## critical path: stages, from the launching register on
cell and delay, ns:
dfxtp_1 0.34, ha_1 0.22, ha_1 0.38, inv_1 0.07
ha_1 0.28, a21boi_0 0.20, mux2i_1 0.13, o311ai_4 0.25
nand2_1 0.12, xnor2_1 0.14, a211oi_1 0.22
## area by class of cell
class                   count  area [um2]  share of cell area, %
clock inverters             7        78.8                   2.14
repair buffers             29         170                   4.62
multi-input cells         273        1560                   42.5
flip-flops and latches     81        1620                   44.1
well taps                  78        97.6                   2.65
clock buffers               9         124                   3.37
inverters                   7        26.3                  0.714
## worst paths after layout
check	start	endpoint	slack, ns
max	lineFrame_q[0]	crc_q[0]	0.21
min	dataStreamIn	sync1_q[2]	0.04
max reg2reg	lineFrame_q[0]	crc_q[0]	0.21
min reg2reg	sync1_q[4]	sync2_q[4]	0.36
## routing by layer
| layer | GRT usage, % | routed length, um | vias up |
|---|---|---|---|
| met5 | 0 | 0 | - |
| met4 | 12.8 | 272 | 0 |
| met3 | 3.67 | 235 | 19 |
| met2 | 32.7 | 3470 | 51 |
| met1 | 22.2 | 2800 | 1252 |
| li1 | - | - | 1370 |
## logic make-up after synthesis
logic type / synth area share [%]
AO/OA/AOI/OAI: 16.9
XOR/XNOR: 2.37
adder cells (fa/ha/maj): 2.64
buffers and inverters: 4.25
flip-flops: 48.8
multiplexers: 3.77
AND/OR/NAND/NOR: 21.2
`config.mk`:
```
export PLATFORM = sky130hd
export DESIGN_NAME = gpc_port_ctrl
export DESIGN_NICKNAME = d
export VERILOG_FILES = /design/src/shared/gpc_pkg.sv /design/src/hdl/gpc_pin_cell.sv /design/src/hdl/gpc_port_ctrl.sv
export SDC_FILE = /design/constraint.sdc
export NUM_CORES = 1
export LEC_CHECK = 0
export BUFFER_PORTS_ARGS = -buffer_cell sky130_fd_sc_hd__buf_2
export CAP_MARGIN = 20
export CORE_MARGIN = 4
export CORE_UTILIZATION = 34
export CTS_CLUSTER_DIAMETER = 150
export DETAILED_ROUTE_END_ITERATION = 7
export GPL_TIMING_DRIVEN = 0
export SYNTH_ARGS = -nofsm -noshare
export SYNTH_HDL_FRONTEND = slang
export SYNTH_SLANG_ARGS = --single-unit
```
`constraint.sdc`:
```
create_clock -name clk_in -period 4.56 [get_ports clk_in]
set_clock_uncertainty 0.1 [all_clocks]
set_input_delay 0.684 -clock clk_in [delete_from_list [all_inputs] [get_ports clk_in]]
set_output_delay 0.684 -clock clk_in [all_outputs]
set_load 0.01 [all_outputs]
```
[config.mk]
export PLATFORM = sky130hd
export DESIGN_NAME = ref_divider_switchover_cfg
export DESIGN_NICKNAME = d
export VERILOG_FILES = /design/src/verilog/ref_cfg_pkg.sv /design/src/verilog/ratio_source_mux.sv /design/src/verilog/ref_divider_switchover_cfg.sv
export SDC_FILE = /design/constraint.sdc
export NUM_CORES = 1
export LEC_CHECK = 0
export ABC_AREA = 1
export BUFFER_PORTS_ARGS = -buffer_cell sky130_fd_sc_hd__clkbuf_2
export CAP_MARGIN = 20
export CORE_UTILIZATION = 40
export CTS_CLUSTER_DIAMETER = 30
export DETAILED_ROUTE_END_ITERATION = 7
export GPL_TIMING_DRIVEN = 0
export PLACE_DENSITY = 0.66
export SLEW_MARGIN = 40
export SYNTH_ARGS = -nofsm -noshare
export SYNTH_HDL_FRONTEND = slang
export SYNTH_SLANG_ARGS = --single-unit
export TNS_END_PERCENT = 5
[constraint.sdc]
create_clock -name clk -period 1.4 [get_ports clk]
set_input_delay 0.07 -clock clk [delete_from_list [all_inputs] [get_ports clk]]
set_output_delay 0.07 -clock clk [all_outputs]
set_load 0.01 [all_outputs]
[src/verilog/ref_cfg_pkg.sv]
// Register map, field positions and reset values of the second reference,
// oscillator divider and switchover configuration slice.
// Assumes an 8-bit register port with 8-bit addresses, one clock, sync reset.
package ref_cfg_pkg;

   // Register addresses
   localparam logic [7:0] ADDR_SEC_DIV_HI   = 8'h23;
   localparam logic [7:0] ADDR_SEC_DIV_LO   = 8'h24;
   localparam logic [7:0] ADDR_SEC_CTRL     = 8'h25;
   localparam logic [7:0] ADDR_RSVD_26      = 8'h26;
   localparam logic [7:0] ADDR_OSC_DIV_HI   = 8'h27;
   localparam logic [7:0] ADDR_OSC_DIV_LO   = 8'h28;
   localparam logic [7:0] ADDR_SWITCH_CTRL  = 8'h29;
   localparam logic [7:0] ADDR_LAST_SLICE   = 8'h31;

   // Field positions
   localparam int BIT_DIV_SPI_SRC   = 1;
   localparam int BIT_DBL_SPI_SRC   = 7;
   localparam int BIT_DBL_SELECT    = 6;
   localparam int BIT_PRE_SPI_SRC   = 5;
   localparam int BIT_PRE_SELECT    = 4;
   localparam int BIT_DIFF_ENABLE   = 5;
   localparam int POS_SWITCH_MODE   = 6;

   // Masks of implemented bits; everything else reads zero
   localparam logic [7:0] MASK_DIV_LO = 8'hFE;
   localparam logic [7:0] MASK_CTRL   = 8'hF0;
   localparam logic [7:0] MASK_SWITCH = 8'hE0;

   // Reset values: divider fields 8192 and 4096, all control bits zero
   localparam logic [13:0] RST_SEC_DIV  = 14'h2000;
   localparam logic [13:0] RST_OSC_DIV  = 14'h1000;
   localparam logic [7:0]  RST_ZERO     = 8'h00;

   // Switchover modes
   typedef enum logic [1:0]
   {
      SW_REVERTIVE    = 2'h0,
      SW_NONREVERTIVE = 2'h1,
      SW_FORCE_FIRST  = 2'h2,
      SW_FORCE_SECOND = 2'h3
   } switch_mode_t;

endpackage : ref_cfg_pkg

[src/verilog/ratio_source_mux.sv]
// Chooses between a strap-derived and a register-derived setting.
// Assumes both inputs are on clk; the output is registered.
`timescale 1ns/1ps
module ratio_source_mux #(
   parameter int WIDTH = 14
) (
   // Clock and reset
   input  wire logic             clk,
   input  wire logic             srst,
   // Sources
   input  wire logic             use_register,
   input  wire logic [WIDTH-1:0] strap_value,
   input  wire logic [WIDTH-1:0] register_value,
   input  wire logic [WIDTH-1:0] reset_value,
   // Chosen setting
   output logic      [WIDTH-1:0] chosen
);

   // Register field only counts while its enable bit is set
   wire [WIDTH-1:0] chosen_next = use_register ? register_value : strap_value;

   // Registered so top outputs come straight from a flip-flop
   always_ff @(posedge clk)
   begin
      if (srst)
         chosen <= reset_value;
      else
         chosen <= chosen_next;
   end

endmodule : ratio_source_mux

[src/verilog/ref_divider_switchover_cfg.sv]
// Configuration slice at second_ref_divider_high..0x31: second reference divider, doubler and
// prescaler, oscillator divider, switchover mode and differential pairing.
// Assumes a serial-port decoder elsewhere hands over byte writes and reads
// on clk, and a strap lookup delivers its ratios already on clk.
`timescale 1ns/1ps

// Summary of operation
// - Second reference divider is 14 bits: second_ref_divider_high holds 13:6, second_ref_divider_low_and_source[7:2] holds 5:0.
// - Second reference divider field resets to 8192, used only when second_ref_divider_low_and_source[1] set.
// - second_ref_divider_low_and_source[1] picks strap lookup (0) or register value (1) for that divider.
// - second_ref_doubler_prescaler_control[7] picks strap lookup (0) or bit 6 (1) for doubler choice.
// - second_ref_doubler_prescaler_control[6] bypasses (0) or inserts (1) the doubler, only while bit 7 set.
// - second_ref_doubler_prescaler_control[5] picks strap lookup (0) or bit 4 (1) for divide-by-5 prescaler.
// - second_ref_doubler_prescaler_control[4] bypasses (0) or inserts (1) the prescaler, only while bit 5 set.
// - Oscillator divider is 14 bits: oscillator_divider_high holds 13:6, oscillator_divider_low_and_source[7:2] holds 5:0.
// - Oscillator divider field resets to 4096, used only when oscillator_divider_low_and_source[1] set.
// - oscillator_divider_low_and_source[1] picks strap lookup (0) or register value (1) for oscillator ratio.
// - switchover_and_differential_control[7:6] switchover: revertive, nonrevertive, force first, force second.
// - switchover_and_differential_control[5] pairs reference pins as one differential input, second channel off.
module ref_divider_switchover_cfg (
   // Clock and reset
   input  wire logic        clk,
   input  wire logic        srst,
   // Register port from the serial decoder
   input  wire logic        reg_wr,
   input  wire logic        reg_rd,
   input  wire logic [7:0]  reg_addr,
   input  wire logic [7:0]  reg_wdata,
   output logic      [7:0]  reg_rdata,
   output logic             reg_hit,
   // Strap lookup results
   input  wire logic [13:0] strap_second_ratio,
   input  wire logic        strap_second_doubler,
   input  wire logic        strap_second_prescaler,
   input  wire logic [13:0] strap_oscillator_ratio,
   // Effective settings to the synthesis path
   output logic [13:0]      second_divide_ratio,
   output logic             second_doubler_insert,
   output logic             second_prescaler_insert,
   output logic [13:0]      oscillator_divide_ratio,
   output logic [1:0]       switchover_mode,
   output logic             differential_reference_enable,
   output logic             second_channel_enable
);

   // Stored fields
   logic [13:0] sec_div_reg;
   logic        sec_src_reg;
   logic [3:0]  sec_ctrl_reg;
   logic [13:0] osc_div_reg;
   logic        osc_src_reg;
   logic [1:0]  sw_mode_reg;
   logic        diff_reg;

   // Address decode
   wire wr_hi_b  = reg_wr && (reg_addr == ref_cfg_pkg::ADDR_SEC_DIV_HI);
   wire wr_lo_b  = reg_wr && (reg_addr == ref_cfg_pkg::ADDR_SEC_DIV_LO);
   wire wr_ctl_b = reg_wr && (reg_addr == ref_cfg_pkg::ADDR_SEC_CTRL);
   wire wr_hi_x  = reg_wr && (reg_addr == ref_cfg_pkg::ADDR_OSC_DIV_HI);
   wire wr_lo_x  = reg_wr && (reg_addr == ref_cfg_pkg::ADDR_OSC_DIV_LO);
   wire wr_sw    = reg_wr && (reg_addr == ref_cfg_pkg::ADDR_SWITCH_CTRL);

   // Read image; unused bits and reserved_after_second_ref, 0x2A..0x31 read zero
   logic [7:0] rdata_next;
   always_comb
   begin
      case (reg_addr)
         ref_cfg_pkg::ADDR_SEC_DIV_HI:  rdata_next = sec_div_reg[13:6];
         ref_cfg_pkg::ADDR_SEC_DIV_LO:  rdata_next = {sec_div_reg[5:0], sec_src_reg, 1'b0};
         ref_cfg_pkg::ADDR_SEC_CTRL:    rdata_next = {sec_ctrl_reg, 4'h0};
         ref_cfg_pkg::ADDR_OSC_DIV_HI:  rdata_next = osc_div_reg[13:6];
         ref_cfg_pkg::ADDR_OSC_DIV_LO:  rdata_next = {osc_div_reg[5:0], osc_src_reg, 1'b0};
         ref_cfg_pkg::ADDR_SWITCH_CTRL: rdata_next = {sw_mode_reg, diff_reg, 5'h00};
         default:                       rdata_next = ref_cfg_pkg::RST_ZERO;
      endcase
   end

   // Whole slice second_ref_divider_high..0x31 answers, reserved addresses included
   wire hit_next = reg_rd && (reg_addr >= ref_cfg_pkg::ADDR_SEC_DIV_HI) &&
                   (reg_addr <= ref_cfg_pkg::ADDR_LAST_SLICE);

   // Read answer one cycle after the strobe
   always_ff @(posedge clk)
   begin
      if (srst)
      begin
         reg_rdata <= ref_cfg_pkg::RST_ZERO;
         reg_hit   <= 1'b0;
      end
      else
      begin
         reg_rdata <= reg_rd ? rdata_next : ref_cfg_pkg::RST_ZERO;
         reg_hit   <= hit_next;
      end
   end

   // Second reference fields; masked so unused bits never store
   always_ff @(posedge clk)
   begin
      if (srst)
      begin
         sec_div_reg  <= ref_cfg_pkg::RST_SEC_DIV;
         sec_src_reg  <= 1'b0;
         sec_ctrl_reg <= 4'h0;
      end
      else
      begin
         if (wr_hi_b)
            sec_div_reg[13:6] <= reg_wdata;
         if (wr_lo_b)
         begin
            sec_div_reg[5:0] <= reg_wdata[7:2];
            sec_src_reg      <= reg_wdata[ref_cfg_pkg::BIT_DIV_SPI_SRC];
         end
         if (wr_ctl_b)
            sec_ctrl_reg <= reg_wdata[ref_cfg_pkg::BIT_PRE_SELECT +: 4];
      end
   end

   // Oscillator divider and switchover fields
   always_ff @(posedge clk)
   begin
      if (srst)
      begin
         osc_div_reg <= ref_cfg_pkg::RST_OSC_DIV;
         osc_src_reg <= 1'b0;
         sw_mode_reg <= ref_cfg_pkg::SW_REVERTIVE;
         diff_reg    <= 1'b0;
      end
      else
      begin
         if (wr_hi_x)
            osc_div_reg[13:6] <= reg_wdata;
         if (wr_lo_x)
         begin
            osc_div_reg[5:0] <= reg_wdata[7:2];
            osc_src_reg      <= reg_wdata[ref_cfg_pkg::BIT_DIV_SPI_SRC];
         end
         if (wr_sw)
         begin
            sw_mode_reg <= reg_wdata[ref_cfg_pkg::POS_SWITCH_MODE +: 2];
            diff_reg    <= reg_wdata[ref_cfg_pkg::BIT_DIFF_ENABLE];
         end
      end
   end

   // Control bits decoded from the stored nibble of second_ref_doubler_prescaler_control
   wire dbl_spi = sec_ctrl_reg[ref_cfg_pkg::BIT_DBL_SPI_SRC - 4];
   wire dbl_sel = sec_ctrl_reg[ref_cfg_pkg::BIT_DBL_SELECT - 4];
   wire pre_spi = sec_ctrl_reg[ref_cfg_pkg::BIT_PRE_SPI_SRC - 4];
   wire pre_sel = sec_ctrl_reg[ref_cfg_pkg::BIT_PRE_SELECT - 4];

   // Divider sources; one mux each so both paths behave alike
   ratio_source_mux #(.WIDTH(14)) u_second_ratio (
      .clk            (clk),
      .srst           (srst),
      .use_register   (sec_src_reg),
      .strap_value    (strap_second_ratio),
      .register_value (sec_div_reg),
      .reset_value    (ref_cfg_pkg::RST_SEC_DIV),
      .chosen         (second_divide_ratio)
   );

   ratio_source_mux #(.WIDTH(14)) u_osc_ratio (
      .clk            (clk),
      .srst           (srst),
      .use_register   (osc_src_reg),
      .strap_value    (strap_oscillator_ratio),
      .register_value (osc_div_reg),
      .reset_value    (ref_cfg_pkg::RST_OSC_DIV),
      .chosen         (oscillator_divide_ratio)
   );

   ratio_source_mux #(.WIDTH(1)) u_doubler (
      .clk            (clk),
      .srst           (srst),
      .use_register   (dbl_spi),
      .strap_value    (strap_second_doubler),
      .register_value (dbl_sel),
      .reset_value    (1'b0),
      .chosen         (second_doubler_insert)
   );

   ratio_source_mux #(.WIDTH(1)) u_prescaler (
      .clk            (clk),
      .srst           (srst),
      .use_register   (pre_spi),
      .strap_value    (strap_second_prescaler),
      .register_value (pre_sel),
      .reset_value    (1'b0),
      .chosen         (second_prescaler_insert)
   );

   // Differential pairing overrides switchover: the second channel is gone,
   // so switchover is pinned to the first reference
   wire [1:0] mode_next = diff_reg ? ref_cfg_pkg::SW_FORCE_FIRST : sw_mode_reg;

   always_ff @(posedge clk)
   begin
      if (srst)
      begin
         switchover_mode               <= ref_cfg_pkg::SW_REVERTIVE;
         differential_reference_enable <= 1'b0;
         second_channel_enable         <= 1'b1;
      end
      else
      begin
         switchover_mode               <= mode_next;
         differential_reference_enable <= diff_reg;
         second_channel_enable         <= ~diff_reg;
      end
   end

   // Checks on the effective settings
   a_second_div_src: assert property (@(posedge clk) disable iff (srst)
      ##1 !$past(srst) |-> second_divide_ratio ==
         ($past(sec_src_reg) ? $past(sec_div_reg) : $past(strap_second_ratio)))
      else $error("second divider source wrong");
   a_osc_div_src: assert property (@(posedge clk) disable iff (srst)
      ##1 !$past(srst) |-> oscillator_divide_ratio ==
         ($past(osc_src_reg) ? $past(osc_div_reg) : $past(strap_oscillator_ratio)))
      else $error("oscillator divider source wrong");
   a_doubler_gate: assert property (@(posedge clk) disable iff (srst)
      !dbl_spi ##1 !$past(srst) |-> second_doubler_insert == $past(strap_second_doubler))
      else $error("doubler select used while disabled");
   a_prescale_gate: assert property (@(posedge clk) disable iff (srst)
      pre_spi && pre_sel ##1 1'b1 |-> second_prescaler_insert)
      else $error("prescaler select not applied");
   a_div_write_lo: assert property (@(posedge clk) disable iff (srst)
      wr_lo_b |=> sec_div_reg[5:0] == $past(reg_wdata[7:2]))
      else $error("second divider low bits not stored");
   a_osc_write_hi: assert property (@(posedge clk) disable iff (srst)
      wr_hi_x |=> osc_div_reg[13:6] == $past(reg_wdata))
      else $error("oscillator divider high bits not stored");
   a_diff_mode: assert property (@(posedge clk) disable iff (srst)
      diff_reg ##1 1'b1 |-> !second_channel_enable &&
         switchover_mode == ref_cfg_pkg::SW_FORCE_FIRST)
      else $error("differential mode leaves second channel on");
   a_switch_mode: assert property (@(posedge clk) disable iff (srst)
      wr_sw && !reg_wdata[5] ##1 !wr_sw ##1 1'b1 |-> switchover_mode == $past(reg_wdata[7:6], 2))
      else $error("switchover mode not applied");
   a_unused_zero: assert property (@(posedge clk) disable iff (srst)
      reg_rd && reg_addr == ref_cfg_pkg::ADDR_RSVD_26 |=> reg_rdata == 8'h00 && reg_hit)
      else $error("reserved register not read as zero");

endmodule : ref_divider_switchover_cfg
##############################
TASK INSTRUCTIONS:
From the records above, copy only the lines starting with the line that holds "enable bit is set" and going on through the line that holds "for doubler choice.", exactly as written.

REPLY:
   // Register field only counts while its enable bit is set
   wire [WIDTH-1:0] chosen_next = use_register ? register_value : strap_value;

   // Registered so top outputs come straight from a flip-flop
   always_ff @(posedge clk)
   begin
      if (srst)
         chosen <= reset_value;
      else
         chosen <= chosen_next;
   end

endmodule : ratio_source_mux

[src/verilog/ref_divider_switchover_cfg.sv]
// Configuration slice at second_ref_divider_high..0x31: second reference divider, doubler and
// prescaler, oscillator divider, switchover mode and differential pairing.
// Assumes a serial-port decoder elsewhere hands over byte writes and reads
// on clk, and a strap lookup delivers its ratios already on clk.
`timescale 1ns/1ps

// Summary of operation
// - Second reference divider is 14 bits: second_ref_divider_high holds 13:6, second_ref_divider_low_and_source[7:2] holds 5:0.
// - Second reference divider field resets to 8192, used only when second_ref_divider_low_and_source[1] set.
// - second_ref_divider_low_and_source[1] picks strap lookup (0) or register value (1) for that divider.
// - second_ref_doubler_prescaler_control[7] picks strap lookup (0) or bit 6 (1) for doubler choice.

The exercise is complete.